The student news site of Daniel Pearl Magnet High School in Lake Balboa, CA

The student news site of Daniel Pearl Magnet High School in Lake Balboa, CA

The Pearl Post

Book Nook: Read into the future with these 6 dystopian novels

Dystopian novels are my absolute favorite genre of books. It’s so important to read them because they all depict a destructive future for us if we don’t make changes in society. It’s even more interesting if the novel focuses on climate change and how its effects could change our future because climate change is such an impacting issue in today’s society that we need to know the future risks of. These are a few of my favorite dystopian novels that you might be interested in reading:

The Darkest Minds by Alexandra Bracken

“The Darkest Minds” is written by Alexandra Bracken. (Disney Publishing Worldwide)
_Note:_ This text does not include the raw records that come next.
## src/rtl/axil_reg_bridge_pkg.sv

```systemverilog
// Shared types and constants for the AXI4-Lite to register-bus bridge.
// Response codes follow AXI4-Lite encoding.
package axil_reg_bridge_pkg;

  localparam int REG_ADDR_W = 14;

  localparam logic [1:0] RESP_OKAY   = 2'b00;
  localparam logic [1:0] RESP_SLVERR = 2'b10;
  localparam logic [1:0] RESP_DECERR = 2'b11;

  typedef enum logic [2:0] {
    IDLE,
    WR_REQ,
    WR_WAIT,
    WR_RESP,
    RD_REQ,
    RD_WAIT,
    RD_RESP
  } bridge_state_t;

endpackage

```

## src/rtl/axil_timeout_counter.sv

```systemverilog
// Ack timeout counter: cleared by load, counts while enabled and
// saturates at the terminal count TIMEOUT_CYCLES-1.
module axil_timeout_counter #(
  parameter int TIMEOUT_CYCLES = 16
) (
  input  logic clk,
  input  logic rst,
  input  logic load,
  input  logic enable,
  output logic tc
);

  localparam logic [7:0] LAST = 8'(TIMEOUT_CYCLES - 1);

  logic [7:0] cnt;

  assign tc = (cnt == LAST);

  always_ff @(posedge clk or posedge rst) begin
    if (rst) begin
      cnt <= '0;
    end else if (load) begin
      cnt <= '0;
    end else if (enable && !tc) begin
      cnt <= cnt + 8'd1;
    end
  end

endmodule

```

## src/rtl/axil_reg_bridge.sv

```systemverilog
// AXI4-Lite slave that turns each write/read into one register-bus
// request, waits for ack/err/timeout and returns the AXI response.
module axil_reg_bridge
  import axil_reg_bridge_pkg::*;
#(
  parameter int AXI_ADDR_WIDTH = 16,
  parameter int TIMEOUT_CYCLES = 16
) (
  input  logic                      axi_clk,
  input  logic                      axi_rst,
  input  logic [AXI_ADDR_WIDTH-1:0] s_axi_awaddr,
  input  logic                      s_axi_awvalid,
  output logic                      s_axi_awready,
  input  logic [31:0]               s_axi_wdata,
  input  logic [3:0]                s_axi_wstrb,
  input  logic                      s_axi_wvalid,
  output logic                      s_axi_wready,
  output logic [1:0]                s_axi_bresp,
  output logic                      s_axi_bvalid,
  input  logic                      s_axi_bready,
  input  logic [AXI_ADDR_WIDTH-1:0] s_axi_araddr,
  input  logic                      s_axi_arvalid,
  output logic                      s_axi_arready,
  output logic [31:0]               s_axi_rdata,
  output logic [1:0]                s_axi_rresp,
  output logic                      s_axi_rvalid,
  input  logic                      s_axi_rready,
  output logic                      axi_wreq,
  output logic [REG_ADDR_W-1:0]     axi_waddr,
  output logic [31:0]               axi_wdata,
  input  logic                      axi_wack,
  input  logic                      axi_werr,
  output logic                      axi_rreq,
  output logic [REG_ADDR_W-1:0]     axi_raddr,
  input  logic [31:0]               axi_rdata,
  input  logic                      axi_rack,
  input  logic                      axi_rerr
);

  bridge_state_t state, state_n;

  logic aw_full, w_full, ar_full;
  logic aw_full_n, w_full_n, ar_full_n;
  logic [3:0] wstrb_q;
  logic aw_hs, w_hs, ar_hs, b_hs, r_hs;
  logic wr_rdy, rd_rdy, wr_pick, strb_ok;
  logic prio_wr;
  logic cnt_load, cnt_en, tc;
  logic bresp_we, rresp_we;
  logic [1:0] resp_n;
  logic [31:0] rdata_n;
  logic unused_bits;

  assign unused_bits = ^{s_axi_awaddr, s_axi_araddr};

  assign aw_hs = s_axi_awvalid & s_axi_awready;
  assign w_hs  = s_axi_wvalid & s_axi_wready;
  assign ar_hs = s_axi_arvalid & s_axi_arready;
  assign b_hs  = s_axi_bvalid & s_axi_bready;
  assign r_hs  = s_axi_rvalid & s_axi_rready;

  assign aw_full_n = aw_hs | (aw_full & !b_hs);
  assign w_full_n  = w_hs | (w_full & !b_hs);
  assign ar_full_n = ar_hs | (ar_full & !r_hs);

  // Handshakes in flight count as held, saving a cycle of latency.
  assign wr_rdy  = (aw_full | aw_hs) & (w_full | w_hs);
  assign rd_rdy  = ar_full | ar_hs;
  assign wr_pick = wr_rdy & (!rd_rdy | prio_wr);
  assign strb_ok = ((w_hs ? s_axi_wstrb : wstrb_q) == 4'hF);

  always_ff @(posedge axi_clk or posedge axi_rst) begin
    if (axi_rst) begin
      aw_full       <= 1'b0;
      w_full        <= 1'b0;
      ar_full       <= 1'b0;
      s_axi_awready <= 1'b0;
      s_axi_wready  <= 1'b0;
      s_axi_arready <= 1'b0;
      axi_waddr     <= '0;
      axi_wdata     <= '0;
      axi_raddr     <= '0;
      wstrb_q       <= '0;
    end else begin
      aw_full       <= aw_full_n;
      w_full        <= w_full_n;
      ar_full       <= ar_full_n;
      s_axi_awready <= !aw_full_n;
      s_axi_wready  <= !w_full_n;
      s_axi_arready <= !ar_full_n;
      if (aw_hs) axi_waddr <= s_axi_awaddr[15:2];
      if (ar_hs) axi_raddr <= s_axi_araddr[15:2];
      if (w_hs) begin
        axi_wdata <= s_axi_wdata;
        wstrb_q   <= s_axi_wstrb;
      end
    end
  end

  // Counting starts with the request cycle, so DECERR is returned
  // TIMEOUT_CYCLES cycles after the request pulse.
  axil_timeout_counter #(
    .TIMEOUT_CYCLES(TIMEOUT_CYCLES)
  ) u_tmo (
    .clk   (axi_clk),
    .rst   (axi_rst),
    .load  (cnt_load),
    .enable(cnt_en),
    .tc    (tc)
  );

  always_comb begin
    state_n      = state;
    cnt_load     = 1'b0;
    cnt_en       = 1'b0;
    bresp_we     = 1'b0;
    rresp_we     = 1'b0;
    resp_n       = RESP_OKAY;
    rdata_n      = '0;
    axi_wreq     = 1'b0;
    axi_rreq     = 1'b0;
    s_axi_bvalid = 1'b0;
    s_axi_rvalid = 1'b0;
    unique case (state)
      IDLE: begin
        cnt_load = 1'b1;
        if (wr_pick) begin
          if (strb_ok) begin
            state_n = WR_REQ;
          end else begin
            state_n  = WR_RESP;
            bresp_we = 1'b1;
            resp_n   = RESP_SLVERR;
          end
        end else if (rd_rdy) begin
          state_n = RD_REQ;
        end
      end
      WR_REQ: begin
        axi_wreq = 1'b1;
        cnt_en   = 1'b1;
        state_n  = WR_WAIT;
      end
      WR_WAIT: begin
        cnt_en = 1'b1;
        if (axi_wack) begin
          state_n  = WR_RESP;
          bresp_we = 1'b1;
          resp_n   = axi_werr ? RESP_SLVERR : RESP_OKAY;
        end else if (tc) begin
          state_n  = WR_RESP;
          bresp_we = 1'b1;
          resp_n   = RESP_DECERR;
        end
      end
      WR_RESP: begin
        s_axi_bvalid = 1'b1;
        if (s_axi_bready) state_n = IDLE;
      end
      RD_REQ: begin
        axi_rreq = 1'b1;
        cnt_en   = 1'b1;
        state_n  = RD_WAIT;
      end
      RD_WAIT: begin
        cnt_en = 1'b1;
        if (axi_rack) begin
          state_n  = RD_RESP;
          rresp_we = 1'b1;
          resp_n   = axi_rerr ? RESP_SLVERR : RESP_OKAY;
          rdata_n  = axi_rerr ? 32'h0 : axi_rdata;
        end else if (tc) begin
          state_n  = RD_RESP;
          rresp_we = 1'b1;
          resp_n   = RESP_DECERR;
        end
      end
      RD_RESP: begin
        s_axi_rvalid = 1'b1;
        if (s_axi_rready) state_n = IDLE;
      end
      default: state_n = IDLE;
    endcase
  end

  always_ff @(posedge axi_clk or posedge axi_rst) begin
    if (axi_rst) begin
      state       <= IDLE;
      prio_wr     <= 1'b1;
      s_axi_bresp <= RESP_OKAY;
      s_axi_rresp <= RESP_OKAY;
      s_axi_rdata <= '0;
    end else begin
      state <= state_n;
      if (b_hs) prio_wr <= 1'b0;
      else if (r_hs) prio_wr <= 1'b1;
      if (bresp_we) s_axi_bresp <= resp_n;
      if (rresp_we) begin
        s_axi_rresp <= resp_n;
        s_axi_rdata <= rdata_n;
      end
    end
  end

endmodule

```

## config.mk

```make
export PLATFORM = sky130hd
export DESIGN_NAME = axil_reg_bridge
export DESIGN_NICKNAME = d
export VERILOG_FILES = /design/src/rtl/axil_reg_bridge_pkg.sv /design/src/rtl/axil_timeout_counter.sv /design/src/rtl/axil_reg_bridge.sv
export SDC_FILE = /design/constraint.sdc
export NUM_CORES = 1
export LEC_CHECK = 0
export CAP_MARGIN = 40
export CORE_MARGIN = 2
export CORE_UTILIZATION = 35
export CTS_BUF_LIST = sky130_fd_sc_hd__clkbuf_4
export CTS_CLUSTER_DIAMETER = 150
export CTS_CLUSTER_SIZE = 28
export DETAILED_ROUTE_END_ITERATION = 7
export GPL_TIMING_DRIVEN = 0
export PLACE_DENSITY = 0.79
export SYNTH_ARGS = -nofsm -noshare
export SYNTH_HDL_FRONTEND = slang
export SYNTH_SLANG_ARGS = --single-unit
```

## constraint.sdc

```tcl
create_clock -name axi_clk -period 7.7 [get_ports axi_clk]
set_input_delay 2.31 -clock axi_clk [delete_from_list [all_inputs] [get_ports axi_clk]]
set_output_delay 2.31 -clock axi_clk [all_outputs]
set_load 0.02 [all_outputs]
```

==> flow_summary.json, run 1 <==
{
  "hpwlAfterDp_um": 9330,
  "synth_cell_type_count": 47,
  "fin_crit_ns": 4.69,
  "clk_latency_ns": 0.52,
  "vias": 3820,
  "n_antenna_cell": 0,
  "synth.avg_cell_area_um2": 12.1,
  "slowest_delay_ns": 0.62,
  "synth_area_mm2": 0.00483,
  "crit_arrival_ns": 2.38,
  "rows": 42,
  "worstHoldStart": "s_axi_rdata[16]$_DFFE_PP0P_",
  "area_growth_pct": 54.8,
  "final_util_pct": 56.1,
  "die-area_mm2": 0.0148,
  "nets": 740,
  "hold_end": "s_axi_rdata[16]$_DFFE_PP0P_",
  "grt_pass1_wl_um": 19300,
  "required_ns": 5.39,
  "path_delay_family": "buffers and inverters",
  "core_area_mm2": 0.0133,
  "place_congestion": 0.792,
  "cts_resized": 0,
  "route.detailed.drc": 0,
  "layout_common_cells": "209 x clkdlybuf4s50_1, 117 x dfrtp_1, 83 x nand2_1",
  "hold_viol_final": 0,
  "final_common_cell": "clkdlybuf4s50_1",
  "rr_endpoint": "s_axi_rdata[20]$_DFFE_PP0P_",
  "grt_remaining_overflow": 0,
  "ys_warn_count": 0,
  "startpoint_type": "flip-flop",
  "setup-tns-final_ns": 0,
  "synth_cells": 399,
  "ioPinCount": 214,
  "cts_root_buffer": "clkbuf_4",
  "crit_type": "flip-flop to output port",
  "cts_setup_buffers": 0,
  "rsz0062_at_grt": "false",
  "grt_pass1_vias": 4006,
  "cpMostUsedCell": "clkbuf_1",
  "cellLeakagePower_uw": 0.00317,
  "cpMaxStageDelayCell": "clkdlybuf4s50_1",
  "cts_hold_buf": 0,
  "die_h_um": 122,
  "ant_nets": 0,
  "worst_pin_slew_ns": 0.629,
  "start_util_pct": 36.2,
  "placement.io_buffers": 209,
  "ys_seq_area_share_pct": 61.1,
  "holdPathStages": 2,
  "slew_violations": 0,
  "dieWidth_um": 122,
  "worstRegToRegCells": 7,
  "grtUsageTotal_pct": 17.1,
  "drive_gt1_share_pct": 18.3,
  "place_ws_ns": 3.44,
  "h-tree-depth": 4,
  "avgViaCountPerCell": 4.68,
  "skew_ns": 0.0121,
  "min_path_type": "flip-flop to flip-flop",
  "ys_ff_latch": 118,
  "drt-total-wl_um": 12200,
  "r2r_slack_ns": 5.66,
  "clk_pin_slew_ns": 0.11,
  "max-vdd-ir-drop_mv": 0.204,
  "cts_buffers": 17,
  "grt_max_degree": 72,
  "drtIter0Drc": 112,
  "setup_violations": 0,
  "status": "finished clean",
  "path_buf_inv": 3,
  "cts.sinks": 118,
  "timing.rr.start": "u_tmo.cnt[0]$_DFFE_PP0P_",
  "slew_headroom_pct": 57.8,
  "drtPass1Iterations": 4,
  "fin_ws_ns": 3.01,
  "antenna_found_initial": 0,
  "finalCritPeriodShare_pct": 61.0,
  "crit_cells": 4,
  "p_per_area_mw_per_mm2": 407,
  "end_kind": "output port",
  "clockBufferDepth": 2,
  "syn-num-nets": 511,
  "max_freq_mhz": 213,
  "drv_cap": 0,
  "crit_fanout": 10,
  "cts_tree": "yes",
  "path_cells": "clkbuf_1 -> clkbuf_1 -> and3b_1 -> clkdlybuf4s50_1",
  "power.total_uw": 3050,
  "post_drt_wl_per_cell_um": 14.9
}
-- final cells by class --
| class | instances | area (um2) |
|---|---|---|
| Tap cell | 176 | 220 |
| Buffer | 22 | 121 |
| Clock buffer | 17 | 128 |
| Inverter | 5 | 21.3 |
| Sequential cell | 118 | 2950 |
| Timing Repair Buffer | 210 | 2120 |
| Clock inverter | 15 | 179 |
| Fill cell | 1130 | 5860 |
| Multi-Input combinational cell | 254 | 1740 |
-- layer usage --
metal	up-vias	track usage [%]	wire length, um
met5	-	0	0
met4	0	7.26	199
met3	13	7.54	1330
met2	153	28.0	5910
met1	1831	19.6	4740
li1	1823	-	-
-- sequential cells by signal, summed over array words and instances, names as in the netlist, 2 cells and up --
| signal | flops |
|---|---|
| s_axi_bresp | 2 |
| axi_raddr | 14 |
| axi_waddr | 14 |
| axi_wdata | 32 |
| s_axi_rresp | 2 |
| state | 3 |
| wstrb_q | 4 |
| u_tmo.cnt | 8 |
| s_axi_rdata | 32 |
-- synthesized netlist by cell type, drive strengths merged --
library cell,count,area (um2)
o21ai,38,194
a211oi,1,7.51
o31ai,1,7.51
nand3,1,10.0
nor2b,5,31.3
a2111oi,1,15.0
and3,4,26.3
nor2,11,41.3
nor4b,1,8.76
buf,7,65.1
mux2,65,736
o21a,1,7.51
o221a,1,11.3
dfrtp,117,2930
and2,4,27.5
nor3b,4,30.0
ha,1,12.5
a21o,2,15.0
xor2,4,35.0
and3b,1,8.76
nor4bb,1,10.0
xnor2,2,17.5
a32o,1,10.0
and4,1,8.76
o21bai,1,7.51
a2bb2oi,1,8.76
a21oi,4,20.0
o211ai,1,7.51
dfstp,1,26.3
nor3,4,25.0
o2111ai,1,8.76
a21boi,2,18.8
nand4,4,25.0
nand2,83,312
inv,5,18.8
o2bb2ai,1,15.0
nor4,1,21.3
clkbuf,15,56.3
-- worst max-delay path by stage --
| stage | from | end | slack [ns] |
|---|---|---|---|
| 2_1_floorplan | axi_rst | ar_full$_DFF_PP0_ | 2.26 |
| 3_3_place_gp | axi_rst | axi_wdata[26]$_DFFE_PP0N_ | 0.77 |
| 3_5_place_dp | s_axi_arvalid | state[1]$_DFFE_PP0P_ | 3.44 |
| 4_1_cts | state[1]$_DFFE_PP0P_ | s_axi_bvalid | 2.95 |
| 5_1_grt | state[1]$_DFFE_PP0P_ | s_axi_bvalid | 2.82 |
| 6_report | state[1]$_DFFE_PP0P_ | s_axi_bvalid | 3.01 |
-- power by group --
group | total (uW) | internal (uW) | leakage [uW] | switching, uW
logic | 1500 | 769 | 0.00155 | 732
registers | 1080 | 916 | 0.00146 | 162
clock network | 470 | 227 | 0.000155 | 243
total | 3050 | 1910 | 0.00317 | 1140
-- cells by family after synthesis --
| family | after synthesis | share of synthesized area [%] |
|---|---|---|
| buffers and inverters | 27 | 2.90 |
| flip-flops | 118 | 61.1 |
| XOR/XNOR | 6 | 1.09 |
| adder cells (fa/ha/maj) | 1 | 0.259 |
| AO/OA/AOI/OAI | 57 | 7.32 |
| multiplexers | 65 | 15.2 |
| AND/OR/NAND/NOR | 125 | 12.1 |
-- tightest hold or removal path: cells and delay by family (launching register included) --
family / cells / cell delay, ns
flip-flops: 1 / 0.35
AO/OA/AOI/OAI: 1 / 0.06
AND/OR/NAND/NOR: 1 / 0.05
-- metrics by stage --
step | instances | area (um2) | hold slack, ns
global route | 817 | 7480 | 0.525
finish | 817 | 7480 | 0.488
detailed placement | 785 | 7180 | 0.469
floorplan | 399 | 4830 | 0.464
global placement | 784 | 7150 | 0.462
CTS | 817 | 7480 | 0.494
(Power assumes the default switching activity.)
==> run 2, diff against run 1 <==
clock period = 4.6 ns   (was 7.7 ns; I/O delays follow)
==> results of run 2 <==
The final DEF is identical to that of run 1. Status: finished clean.
Among the figures that moved: setup slack after placement 3.44 ns -> 1.27 ns; setup slack after layout 3.01 ns -> 0.836 ns; register-to-register setup slack 5.66 ns -> 2.56 ns; total power 3050 uW -> 5100 uW; worst IR drop on VDD 0.204 mV -> 0.341 mV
“The Darkest Minds” begins with a whole generation of children and teens sitting around in concentration camps due to holding one of five powers: increased intelligence, telekinesis, electricity, fire and telepathy. The government is scared and gathered all the children to forcefully get rid of their powers. The more powerful children have disappeared and the ones remaining are terrified for their lives. The story begins with powerful 16-year-old Ruby as she ploys to escape her camp. As the story develops, she meets a group of kids and learns of the terrible state the world is in. Children all over begin to rebel against the government as they strive to escape and find their families again. Unlike other novels that depict romance and devastation in dramatic light, this novel shows a more realistic response in society. The characters are very emotional and life-like as they develop into the people they know they can become.

 

The Maze Runner by James Dashner

“The Maze Runner” is written by James Dashner. (Delacorte Press)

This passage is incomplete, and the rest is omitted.